An Interview with Dolen Perkins-Valdez

  • By Joye Shepperd
  • November 20, 2015

Balm is a fragrant ointment used to soothe; Balm is a story about three people struggling to overcome the past and rein in the future.

An Interview with Dolen Perkins-Valdez

Dolen Perkins-Valdez set her latest novel, Balm, in post-Civil War Chicago. The three main characters (two black, one white) have moved to the city in search of new lives, peeling away the cruelties of their respective pasts for a chance at renewal. Their journeys move them through the aftermath of the terrible war between a divided nation to a city that is at once welcoming and stingy. Balm is a love story, a story of forging friendship and forgiveness, a story of coming to terms with loss and inevitability.




You did quite a lot of research, and yet it seems that this story could have been in your imagination. How did the research impact the book?

The research really enhanced the story I was trying to tell about life after the war.
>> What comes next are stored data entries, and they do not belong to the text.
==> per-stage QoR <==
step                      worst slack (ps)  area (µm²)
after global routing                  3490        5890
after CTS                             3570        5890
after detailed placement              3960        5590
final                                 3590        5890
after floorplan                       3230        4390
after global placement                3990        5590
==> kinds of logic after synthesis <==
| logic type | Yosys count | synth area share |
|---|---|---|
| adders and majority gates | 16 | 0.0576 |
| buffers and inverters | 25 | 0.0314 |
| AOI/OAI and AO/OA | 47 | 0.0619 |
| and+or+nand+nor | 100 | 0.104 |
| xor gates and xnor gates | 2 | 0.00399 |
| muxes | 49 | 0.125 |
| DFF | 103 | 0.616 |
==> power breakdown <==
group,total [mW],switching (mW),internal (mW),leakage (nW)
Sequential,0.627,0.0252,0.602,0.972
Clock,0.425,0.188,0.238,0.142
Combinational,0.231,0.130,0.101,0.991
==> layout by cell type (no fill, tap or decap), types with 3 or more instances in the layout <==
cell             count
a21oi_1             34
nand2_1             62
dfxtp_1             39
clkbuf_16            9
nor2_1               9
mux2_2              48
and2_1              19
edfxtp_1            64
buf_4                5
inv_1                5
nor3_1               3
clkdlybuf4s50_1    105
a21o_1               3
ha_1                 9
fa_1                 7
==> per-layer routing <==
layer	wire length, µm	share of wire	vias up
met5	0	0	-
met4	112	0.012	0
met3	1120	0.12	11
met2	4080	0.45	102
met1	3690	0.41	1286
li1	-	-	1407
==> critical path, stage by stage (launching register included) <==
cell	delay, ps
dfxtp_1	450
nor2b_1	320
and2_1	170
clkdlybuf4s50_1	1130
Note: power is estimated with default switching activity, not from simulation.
I was very interested in Chicago as a space where people went to reinvent themselves, so I spent a lot of time trying to recreate the city down to the very last detail. 

You’ve picked the perfect place in history to tell this story; it allows just enough room for your characters to travel without the overwhelming burden of leftover cruelty from the war and slavery. Were they just lucky, slipping beneath the radar of society? Do you think there were more folks than readers could imagine who simply eked out a quiet living after the war?
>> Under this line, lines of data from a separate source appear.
===== config.mk =====
export PLATFORM = sky130hd
export DESIGN_NAME = pps_capture_flat
export DESIGN_NICKNAME = d
export VERILOG_FILES = /design/src/rtl/pps_capture_pkg.sv /design/src/rtl/pps_capture_if.sv /design/src/rtl/pps_ts_fifo.sv /design/src/rtl/pps_capture.sv /design/src/flat_wrapper.sv
export SDC_FILE = /design/constraint.sdc
export NUM_CORES = 1
export LEC_CHECK = 0
export CAP_MARGIN = 15
export CORE_AREA = 2 2 225 227
export DETAILED_ROUTE_END_ITERATION = 6
export DIE_AREA = 0 0 227 229
export PLACE_DENSITY = 0.64
export SLEW_MARGIN = 25
export SYNTH_ARGS = -nofsm -noshare
export SYNTH_HDL_FRONTEND = slang
export SYNTH_SLANG_ARGS = --single-unit

===== constraint.sdc =====
create_clock -name rtc_clk -period 14.1 [get_ports rtc_clk]
set_input_delay 1.41 -clock rtc_clk [delete_from_list [all_inputs] [get_ports rtc_clk]]
set_output_delay 1.41 -clock rtc_clk [all_outputs]
set_load 0.01 [all_outputs]

===== src/rtl/pps_capture_pkg.sv =====
// Shared constants, timestamp layout and latency-compensation arithmetic for the
// PPS capture path.
package pps_capture_pkg;

    localparam int SEC_W = 48;
    localparam int NS_W  = 32;
    localparam int TS_W  = SEC_W + NS_W;
    localparam int CYC_W = 28;
    localparam int CMP_W = 16;

    localparam logic [NS_W-1:0]  NS_PER_SEC = 32'd1_000_000_000;
    localparam logic [CYC_W-1:0] CYC_MAX    = '1;

    typedef struct packed {
        logic [SEC_W-1:0] sec;
        logic [NS_W-1:0]  ns;
    } ts_t;

    // Moves a timestamp back by cmp ns, borrowing one second when ns would underflow.
    function automatic ts_t compensate(input ts_t ts, input logic [CMP_W-1:0] cmp);
        ts_t             res;
        logic [NS_W-1:0] cmpNs;
        cmpNs = NS_W'(cmp);
        if (ts.ns >= cmpNs) begin
            res.sec = ts.sec;
            res.ns  = ts.ns - cmpNs;
        end else begin
            res.sec = ts.sec - SEC_W'(1);
            res.ns  = ts.ns + NS_PER_SEC - cmpNs;
        end
        return res;
    endfunction

endpackage


===== src/rtl/pps_capture_if.sv =====
// Control/status bundle between the PPS capture block (slave) and the RTC
// register block (master).
interface pps_capture_if #(
    parameter int FIFO_DEPTH = 4
);
    import pps_capture_pkg::*;

    localparam int CNT_W = $clog2(FIFO_DEPTH) + 1;

    logic              pps_i;
    logic [TS_W-1:0]   rtc_std_i;
    logic              enable_i;
    logic [CMP_W-1:0]  cmp_ns_i;
    logic              pop_i;
    logic              clr_i;
    logic              edge_o;
    logic [TS_W-1:0]   ts_o;
    logic              ts_valid_o;
    logic [CNT_W-1:0]  fifo_cnt_o;
    logic              ovf_o;
    logic [CYC_W-1:0]  period_o;
    logic              los_o;

    modport slave (
        input  pps_i, rtc_std_i, enable_i, cmp_ns_i, pop_i, clr_i,
        output edge_o, ts_o, ts_valid_o, fifo_cnt_o, ovf_o, period_o, los_o
    );

    modport master (
        output pps_i, rtc_std_i, enable_i, cmp_ns_i, pop_i, clr_i,
        input  edge_o, ts_o, ts_valid_o, fifo_cnt_o, ovf_o, period_o, los_o
    );

endinterface


===== src/rtl/pps_ts_fifo.sv =====
// Synchronous timestamp FIFO with occupancy count; a push into a full FIFO is
// only accepted when a pop frees a slot in the same cycle.
module pps_ts_fifo #(
    parameter int DEPTH = 4,
    parameter int WIDTH = 80
) (
    input  logic                       clk,
    input  logic                       rst,
    input  logic                       i_clr,
    input  logic                       i_push,
    input  logic [WIDTH-1:0]           i_data,
    input  logic                       i_pop,
    output logic [WIDTH-1:0]           o_data,
    output logic [$clog2(DEPTH):0]     o_count,
    output logic                       o_full,
    output logic                       o_empty
);

    localparam int AW = $clog2(DEPTH);
    localparam int CW = AW + 1;

    logic [WIDTH-1:0] r_mem [DEPTH];
    logic [AW-1:0]    r_wrPtr;
    logic [AW-1:0]    r_rdPtr;
    logic [CW-1:0]    r_count;
    logic             w_doPush;
    logic             w_doPop;

    assign o_full   = (r_count == CW'(DEPTH));
    assign o_empty  = (r_count == '0);
    assign w_doPop  = i_pop & ~o_empty;
    assign w_doPush = i_push & (~o_full | w_doPop);

    always_ff @(posedge clk or posedge rst) begin
        if (rst) begin
            r_wrPtr <= '0;
            r_rdPtr <= '0;
            r_count <= '0;
        end else if (i_clr) begin
            r_wrPtr <= '0;
            r_rdPtr <= '0;
            r_count <= '0;
        end else begin
            if (w_doPush) r_wrPtr <= r_wrPtr + AW'(1);
            if (w_doPop)  r_rdPtr <= r_rdPtr + AW'(1);
            if (w_doPush && !w_doPop)      r_count <= r_count + CW'(1);
            else if (w_doPop && !w_doPush) r_count <= r_count - CW'(1);
        end
    end

    // Storage carries no reset; the head output is masked while empty instead.
    always_ff @(posedge clk) begin
        if (w_doPush && !i_clr) r_mem[r_wrPtr] <= i_data;
    end

    assign o_data  = o_empty ? '0 : r_mem[r_rdPtr];
    assign o_count = r_count;

endmodule


===== src/rtl/pps_capture.sv =====
// 1PPS input capture: synchronises pps_i, qualifies rising edges, measures the
// pulse period, flags loss of signal and queues compensated RTC timestamps.
module pps_capture
    import pps_capture_pkg::*;
#(
    parameter int               FIFO_DEPTH  = 4,
    parameter logic [CYC_W-1:0] MIN_CYC     = 28'd1_000_000,
    parameter logic [CYC_W-1:0] TIMEOUT_CYC = 28'd234_375_000
) (
    input  logic          rtc_clk,
    input  logic          rst,
    pps_capture_if.slave  bus
);

    localparam int CNT_W = $clog2(FIFO_DEPTH) + 1;

    logic             r_s1, r_s2, r_s3;
    logic             r_edge;
    logic             r_first;
    logic [CYC_W-1:0] r_cycCnt;
    logic [CYC_W-1:0] r_period;
    logic             r_los;
    ts_t              r_comp;
    logic             r_pushPend;
    logic             r_ovf;
    logic             w_rise;
    logic             w_accept;
    logic [TS_W-1:0]  w_head;
    logic [CNT_W-1:0] w_count;
    logic             w_full;
    logic             w_empty;

    assign w_rise   = r_s2 & ~r_s3;
    assign w_accept = w_rise & bus.enable_i & (r_first | (r_cycCnt >= MIN_CYC));

    always_ff @(posedge rtc_clk or posedge rst) begin
        if (rst) begin
            r_s1 <= 1'b0;
            r_s2 <= 1'b0;
            r_s3 <= 1'b0;
        end else begin
            r_s1 <= bus.pps_i;
            r_s2 <= r_s1;
            r_s3 <= r_s2;
        end
    end

    // r_first stays set until the first accepted edge, so no period is reported from reset.
    always_ff @(posedge rtc_clk or posedge rst) begin
        if (rst) begin
            r_edge   <= 1'b0;
            r_first  <= 1'b1;
            r_cycCnt <= '0;
            r_period <= '0;
            r_los    <= 1'b0;
        end else begin
            r_edge <= w_accept;

            if (!bus.enable_i) r_first <= 1'b1;
            else if (r_edge)   r_first <= 1'b0;

            if (bus.clr_i || !bus.enable_i) r_cycCnt <= '0;
            else if (r_edge)                r_cycCnt <= CYC_W'(1);
            else if (r_cycCnt != CYC_MAX)   r_cycCnt <= r_cycCnt + CYC_W'(1);

            if (bus.clr_i) begin
                r_period <= '0;
                r_los    <= 1'b0;
            end else if (r_edge) begin
                if (!r_first) r_period <= r_cycCnt;
                r_los <= 1'b0;
            end else if (r_cycCnt == TIMEOUT_CYC) begin
                r_los <= 1'b1;
            end
        end
    end

    // Timestamp is compensated in the edge cycle and pushed one cycle later.
    always_ff @(posedge rtc_clk or posedge rst) begin
        if (rst) begin
            r_comp     <= '0;
            r_pushPend <= 1'b0;
            r_ovf      <= 1'b0;
        end else begin
            r_pushPend <= r_edge;
            if (r_edge) r_comp <= compensate(bus.rtc_std_i, bus.cmp_ns_i);
            if (bus.clr_i)                                r_ovf <= 1'b0;
            else if (r_pushPend && w_full && !bus.pop_i)  r_ovf <= 1'b1;
        end
    end

    pps_ts_fifo #(
        .DEPTH (FIFO_DEPTH),
        .WIDTH (TS_W)
    ) u_fifo (
        .clk     (rtc_clk),
        .rst     (rst),
        .i_clr   (bus.clr_i),
        .i_push  (r_pushPend),
        .i_data  (r_comp),
        .i_pop   (bus.pop_i),
        .o_data  (w_head),
        .o_count (w_count),
        .o_full  (w_full),
        .o_empty (w_empty)
    );

    assign bus.edge_o     = r_edge;
    assign bus.ts_o       = w_head;
    assign bus.ts_valid_o = ~w_empty;
    assign bus.fifo_cnt_o = w_count;
    assign bus.ovf_o      = r_ovf;
    assign bus.period_o   = r_period;
    assign bus.los_o      = r_los;

endmodule

===== src/flat_wrapper.sv =====
// flat-port wrapper written by rule: the top's interface ports become plain ports
module pps_capture_flat import pps_capture_pkg::*;
#(
    parameter int               FIFO_DEPTH  = 4,
    parameter logic [CYC_W-1:0] MIN_CYC     = 28'd1_000_000,
    parameter logic [CYC_W-1:0] TIMEOUT_CYC = 28'd234_375_000
)
  (rtc_clk, rst, bus_pps_i, bus_rtc_std_i, bus_enable_i, bus_cmp_ns_i, bus_pop_i, bus_clr_i, bus_edge_o, bus_ts_o, bus_ts_valid_o, bus_fifo_cnt_o, bus_ovf_o, bus_period_o, bus_los_o);
  pps_capture_if #(.FIFO_DEPTH(FIFO_DEPTH)) bus_i ();
  input  logic rtc_clk;
  input  logic rst;
  input wire logic [$bits(bus_i.pps_i)-1:0] bus_pps_i;
  input wire logic [$bits(bus_i.rtc_std_i)-1:0] bus_rtc_std_i;
  input wire logic [$bits(bus_i.enable_i)-1:0] bus_enable_i;
  input wire logic [$bits(bus_i.cmp_ns_i)-1:0] bus_cmp_ns_i;
  input wire logic [$bits(bus_i.pop_i)-1:0] bus_pop_i;
  input wire logic [$bits(bus_i.clr_i)-1:0] bus_clr_i;
  output wire logic [$bits(bus_i.edge_o)-1:0] bus_edge_o;
  output wire logic [$bits(bus_i.ts_o)-1:0] bus_ts_o;
  output wire logic [$bits(bus_i.ts_valid_o)-1:0] bus_ts_valid_o;
  output wire logic [$bits(bus_i.fifo_cnt_o)-1:0] bus_fifo_cnt_o;
  output wire logic [$bits(bus_i.ovf_o)-1:0] bus_ovf_o;
  output wire logic [$bits(bus_i.period_o)-1:0] bus_period_o;
  output wire logic [$bits(bus_i.los_o)-1:0] bus_los_o;
  assign bus_i.pps_i = bus_pps_i;
  assign bus_i.rtc_std_i = bus_rtc_std_i;
  assign bus_i.enable_i = bus_enable_i;
  assign bus_i.cmp_ns_i = bus_cmp_ns_i;
  assign bus_i.pop_i = bus_pop_i;
  assign bus_i.clr_i = bus_clr_i;
  assign bus_edge_o = bus_i.edge_o;
  assign bus_ts_o = bus_i.ts_o;
  assign bus_ts_valid_o = bus_i.ts_valid_o;
  assign bus_fifo_cnt_o = bus_i.fifo_cnt_o;
  assign bus_ovf_o = bus_i.ovf_o;
  assign bus_period_o = bus_i.period_o;
  assign bus_los_o = bus_i.los_o;
  pps_capture #(.FIFO_DEPTH(FIFO_DEPTH), .MIN_CYC(MIN_CYC), .TIMEOUT_CYC(TIMEOUT_CYC)) u_core (.rtc_clk(rtc_clk), .rst(rst), .bus(bus_i));
endmodule

Word-level counts from Yosys, hierarchy flattened. Memory sizes are Yosys's and may differ from the RTL's. Cells that the tools add are included.

Register bits: 151. RAM bits: 320. Input bits: 102. Output and inout bits: 115. Logic and storage cells: 86. Memories kept: 1.

$add $sub $neg: 9. Magnitude comparators: 2. Equality and inequality tests: 5. Muxes and demuxes: 24. Bitwise logic cells: 10. Reduce and logical (&&, ||, !) cells: 20.

Memory list: u_core.u_fifo.r_mem (words 4, width 80, rd ports 1, clocked after Yosys merged registers in 0, wr ports 1, RTL line pps_ts_fifo.sv:22) `logic [WIDTH-1:0] r_mem [DEPTH];`.

Operators with widths (number): $mux W28 (6); $mux W80 (2); $sub A32 B16 Y32 (2); $sub A48 B1 Y48 const B (1); $add A32 B30 Y32 const B (1); $ge A32 B16 Y1 (1); $add A28 B1 Y28 const B (1); $eq A28 B28 Y1 const B (1); $ge A28 B20 Y1 const B (1); $ne A28 B28 Y1 const B (1); $mux W1 (9); $mux W3 (3); $reduce_bool A3 Y1 (3); $mux W2 (4); $reduce_bool A2 Y1 (4); $and A1 B1 Y1 (5); $logic_and A1 B1 Y1 (5); $logic_not A1 Y1 (5); $add A2 B1 Y2 const B (2); $add A3 B1 Y3 const B (1); $eq A3 B3 Y1 const B (1); $logic_not A3 Y1 (1); $not A1 Y1 (3); $sub A3 B1 Y3 const B (1); other kinds (5) (6).

Logic depth before layout (Yosys ltp). Gate-level depths: netlist (run 1).

Depth in word-level cells: 10. Depth in mapped cells: 15. Depth with buffers taken out: 14.

Cells and area by module. From an unflattened synthesis (run 1), not the netlist that was laid out.

Cells, all modules: 1671. Area total of the unflattened synthesis: 22275.1 um^2.

By module, submodules not included: pps_ts_fifo (times used 1, cells an instance 570, area each 12654.6 um^2, seq. area each 9784.4 um^2); pps_capture (times used 1, cells an instance 1101, area each 9620.5 um^2, seq. area each 3604.7 um^2).

Worst setup path before layout (run 1). No wires, ideal clock.

Path type: input-to-reg. Start point: input port bus_cmp_ns_i[2]. End point: register u_core.r_comp[29] (netlist bit). Library setup time: 0.124 ns. Arrival: 4.407 ns. Data required time: 13.976 ns. Slack: 9.570 ns. Cell stages on the path: 13. Path buffers: 0. Cells stage by stage: inv_1 -> ha_1 -> inv_1 -> fa_1 -> nand2b_1 -> a211oi_1 -> o21ai_0 -> a2111oi_0 -> o21ai_1 -> a311oi_1 -> a31oi_1 -> mux2i_1 -> a211o_1.

Cells in the longest elaborated chain, start to end: 2. Elaborated cells on any way between the ends: 4. Classes of those cells: add/sub: 2; order compare: 1; mux: 1.

RTL lines: from (decl) (RTL line flat_wrapper.sv:15) `input wire logic [$bits(bus_i.cmp_ns_i)-1:0] bus_cmp_ns_i;`; $sub A32 B16 Y32, or another cell as far along (RTL line pps_capture_pkg.sv:29) `res.ns = ts.ns + NS_PER_SEC - cmpNs;`; $mux W80 (*) (RTL line pps_capture_pkg.sv:24) `if (ts.ns >= cmpNs) begin`; to (signal assigned) (RTL line pps_capture.sv:86) `if (r_edge) r_comp <= compensate(bus.rtc_std_i, bus.cmp_ns_i);`; to (decl) (RTL line pps_capture.sv:23) `ts_t r_comp;`.

Every way passes the cells marked *; elsewhere a longest branch is shown, timed or not. A chain may end at the register's enable or synchronous reset.

Final worst setup path (run 1). Same ends and word-level chain as after synthesis.

==> results of run 1 <==
[metal layers]
| layer | GRT usage (%) | share of wire, % |
|---|---|---|
| met3 | 2.86 | 5.0 |
| met1 | 27.6 | 44 |
| met2 | 33.7 | 49 |
| met5 | 0 | 0 |
| met4 | 4.76 | 1.6 |
[power by group]
part	total (uW)	switching, uW	internal, uW
Clock	1260	515	743
Combinational	644	317	327
Sequential	1670	75.5	1590
[final cells by class]
type | count | area [um^2]
multi-input cells | 1035 | 8240
clock buffers | 72 | 1400
well taps | 672 | 841
flip-flops and latches | 471 | 13400
diodes | 1 | 2.50
repair buffers | 232 | 2310
clock inverters | 18 | 175
inverters | 76 | 290
fillers | 4275 | 23000
[cell usage in the layout, fill, tap and decap left out, types with 43 or more instances in the layout]
cell,count
a21oi_1,83
and2_1,84
clkbuf_16,49
clkdlybuf4s50_1,216
dfrtp_1,147
edfxtp_1,320
ha_1,57
inv_1,75
mux4_2,80
nand2_1,74
nor2_1,147
o21ai_0,43
xnor2_1,59
xor2_1,52
[logic make-up after synthesis]
logic type / count (synthesis)
AND/OR/NAND/NOR: 522
flip-flops: 471
AO/OA/AOI/OAI: 236
buffers and inverters: 146
XOR/XNOR: 111
multiplexers: 96
adder cells (fa/ha/maj): 70
[cell usage after synthesis, types with 6 or more instances]
cell type	instances
a21oi_1	84
a22o_1	30
a31oi_1	16
and2_1	88
and3_1	18
buf_1	12
buf_2	7
clkbuf_1	51
dfrtp_1	150
edfxtp_1	320
fa_1	13
ha_1	57
inv_1	76
mux2_2	7
mux2i_1	9
mux4_2	80
nand2_1	74
nand2b_1	13
nand3_1	31
nand3b_1	8
nand4_1	14
nor2_1	147
nor2b_1	14
nor3_1	31
nor4_1	23
o211ai_1	6
o21ai_0	43
or3_1	17
or4_1	7
xnor2_1	59
xor2_1	52
[through the flow]
step	area [um^2]	total power, uW	hold WS (ns)	utilization (%)	worst slack [ns]
5_1_grt	26700	3730	0.381	53.7	8.46
3_3_place_gp	25000	2330	0.341	50.4	8.19
4_1_cts	26600	3610	0.358	53.6	8.76
6_report	26700	3570	0.356	53.7	8.80
2_1_floorplan	22100	2050	0.331	-	8.63
3_5_place_dp	25000	2350	0.341	50.4	8.19
[registers in the layout (all words and copies together), names as in the netlist]
signal                 cells
u_core.u_fifo.r_mem      320
u_core.r_comp             80
u_core.bus.period_o       28
u_core.r_cycCnt           28
u_core.u_fifo.o_count      3
u_core.u_fifo.r_rdPtr      2
u_core.u_fifo.r_wrPtr      2
u_core.bus.edge_o          1
u_core.bus.los_o           1
u_core.bus.ovf_o           1
u_core.r_first             1
u_core.r_pushPend          1
u_core.r_s1                1
u_core.r_s2                1
u_core.r_s3                1
[path summary, 6_finish.rpt]
path                                           startpoint                        endpoint  slack, ns
setup reg to reg           u_core.r_cycCnt[5]$_DFFE_PP0P_  u_core.r_cycCnt[4]$_DFFE_PP0P_      11.18
min in group asynchronous                             rst    u_core.bus.ovf_o$_DFFE_PP0P_       1.37
hold / removal                      u_core.r_s1$_DFF_PP0_           u_core.r_s2$_DFF_PP0_       0.36
setup / recovery                          bus_cmp_ns_i[2]   u_core.r_comp[29]$_DFFE_PP0P_       8.80
max in group asynchronous                             rst   u_core.r_comp[70]$_DFFE_PP0P_      11.50
hold reg to reg                     u_core.r_s1$_DFF_PP0_           u_core.r_s2$_DFF_PP0_       0.36
[worst register-to-register path, delay by kind of cell (launching register included)]
| kind | cells | cell delay [ns] |
|---|---|---|
| simple gates | 7 | 2.14 |
| flops | 1 | 0.47 |
| xor+xnor | 1 | 0.16 |
==> summary.md, run 1 <==
| Metric | Value |
|---|---|
| Syn_nets | `~1.8k` |
| Total vias in the final route | `14.0k` |
| Simple-gate share of the synthesized area | `12.5%` |
| Worst Tran Pin Value | `0.905 ns` |
| Dpl hpwl | `33.3 mm` |
| Drt first pass iters | `7` |
| Vias per std cell | `5.42` |
| GR Overflow Total | `0` |
| Core box area | `0.0497 mm^2` |
| #FFs+latches synth | `roughly 470` |
| CP arrival | `5.76 ns` |
| Largest family of logic cells by synthesized area | `simple AND/OR/NAND/NOR gates` |
| Clock Skew | `0.0169 ns` |
| CTS tree | `yes` |
| Synth Instances | `~1.7k` |
| R2R cell count | `8` |
| RSZ-0062 raised after global routing | `false` |
| Clock Sinks | `471` |
| Mux contribution to synthesized area | `8.90%` |
| Die area | `0.0520 mm^2` |
| Clock Pin Slew Worst Setup and Hold Paths | `0.06 ns` |
| Synth Warn # | `0` |
| Sequential cell area fraction in the yosys report | `60.5%` |
| Post-CTS resize count | `0` |
| Setup repair bufs after CTS | `0` |
| Synth Area in Adders | `4.39%` |
| ANT nets after route | `0` |
| Fmax achieved | `189 MHz` |
| Residual DRC | `0` |
| First-pass GRT wire length | `80.4 mm` |
| DR iter-0 viols | `around 1.1k` |
| WHS Path Cells | `0` |
| Largest net degree at the start of global routing | `92` |
| Number of enable flip-flop cells after synthesis | `between 300 and 400` |
| Status | `complete, no violations` |
| CP max stage cell | `a2111oi_0` |
| Top-area cell type share of the netlist area | `43.4%` |
| Post-Route WL | `51.4 mm` |
| Mapped Avg Cell Area | `approximately 13 um^2` |
| Chip Width | `between 200 and 250 um` |
| CP Capture Type | `register` |
| Synth area leaders | `edfxtp_1, dfrtp_1, mux4_2` |
| Placement Rows | `82` |
| Clock root buffer | `clkbuf_16` |
| WL/cell | `roughly 20 um` |
| GRT Total Usage | `20.1%` |
| H-tree Lvls | `2` |
| Top_reg_cell synth | `edfxtp_1` |
| Crit path launch type | `primary input` |
| Worst-path cell chain | `clkdlybuf4s50_1 -> inv_1 -> ha_1 -> inv_1 -> fa_1 -> nand2b_1 -> a211oi_1 -> o21ai_0 -> a2111oi_0 -> o21ai_1 -> a311oi_1 -> a31oi_1 -> mux2i_1 -> a211o_1` |
| Crit path buf inv count | `3` |
| Clock buffer depth | `3` |
| Max VDD drop | `0.0911 mV` |
| RD Place Congestion | `0.882` |
| Final Slew Violations | `0` |
| Nets | `2036` |
| Initial antenna violation count | `1` |
| Starting Density | `44.6%` |
| Most used cell, CP | `inv_1` |
| Critical Path RT | `~15 ns` |
| Fin. Hold Viols | `0` |
| CTS Buf Count | `48` |
| Delay-heaviest family, CP | `compound AO/OA/AOI/OAI gates` |
| Fraction of the mapped netlist area in compound gates | `6.86%` |
| Post-synth top area cell | `edfxtp_1` |
| Netlist Area Pre-Place | `between 0.02 and 0.025 mm^2` |
| Worst Path Class, Setup | `primary input to register` |
| CP max FO | `6` |
| IO buf count | `216` |
| Vias in the first global route | `14.2k` |
| Min cycle time layout | `5.30 ns` |
| Post-Synth XOR/XNOR Area | `4.39%` |
| Post-Layout Cell Count | `2577` |
| FFs w/ async S/R, synth | `32.1%` |
| Slew headroom | `39.7%` |
| DIE HEIGHT | `229 um` |
| Proportion of layout cells with a drive suffix above 1 | `11.0%` |
| Static Leak | `0.00949 uW` |
| Critical path depth | `14` |
| Max-Cap Viols | `0` |
| Dpl cells | `2485` |
| Power Density | `134 mW/mm^2` |
| I/O pin total | `217` |
| Fin Setup TNS | `0 ns` |
| Endpoints failing setup | `0` |
| Synth unique cells | `78` |
| Worst hold path class | `register to register` |
| Area delta synth->final | `20.4%` |
| Worst stage delay on the critical path | `0.72 ns` |
| Skew-Pair Late Insertion Delay | `just under 0.6 ns` |
| Tcrit/Tclk final | `37.6%` |
| Hold Buf Count CTS | `0` |
Note: power is estimated with default switching activity, not from simulation.
==> run 2: changes to the inputs <==
==> constraint.sdc (replaced) <==
create_clock -name rtc_clk -period 5.06 [get_ports rtc_clk]
set_input_delay 0.506 -clock rtc_clk [delete_from_list [all_inputs] [get_ports rtc_clk]]
set_output_delay 0.506 -clock rtc_clk [all_outputs]
set_load 0.01 [all_outputs]
==> run 2 against run 1 <==
  * Final area up 0.53%
  * Final cell count increased by 0.35%
  * Sequential cell count is the same
  * Non-clock buffer count increased by 10
  * Sequential power rose to 2.8 times the previous value
  * First-iteration DRC count is 12% higher
  * Sequential share of layout area is 0.27 points lower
Well, Chicago wasn't really a place for people to eke out a quiet living. Cook County contributed tens of thousands of men to the war effort and it also prospered from the war industry. I wanted to choose a city that was both peripheral to the war battlegrounds but also absolutely central to the effort. And, of course, Abraham Lincoln was from the state of Illinois and, after he died, his funeral procession went right through Chicago. My characters witnessed that.

Sadie is white; Madge is black. Who has the deeper wounds and yet the kindest character?

Both of these women have their burdens to bear, and I would hesitate to say whose wounds are deeper. The book is really about the healing of families, and each woman is working to heal a rift within her own family. The familial scars in the book are intended to be a metaphor of the nation's scars. 

“Fatherhood was another book to bind.” It’s careful work that takes tender care. Too bad there isn’t a book with some foolproof recipes on parenting. None of the parents in Balm are terribly interested in parenting and yet are blessed with children. If you knew Madge’s aunts and mother, what’s the one piece of advice you’d give them?

Oh, this is a really fun question. I think I would tell them that sometimes children know best.

“The pleasure and joy of complaint” sounds like all some folks have to hold onto, to talk about. Madge is so far ahead of her time. Please tell readers a little bit about how the rest of her story goes.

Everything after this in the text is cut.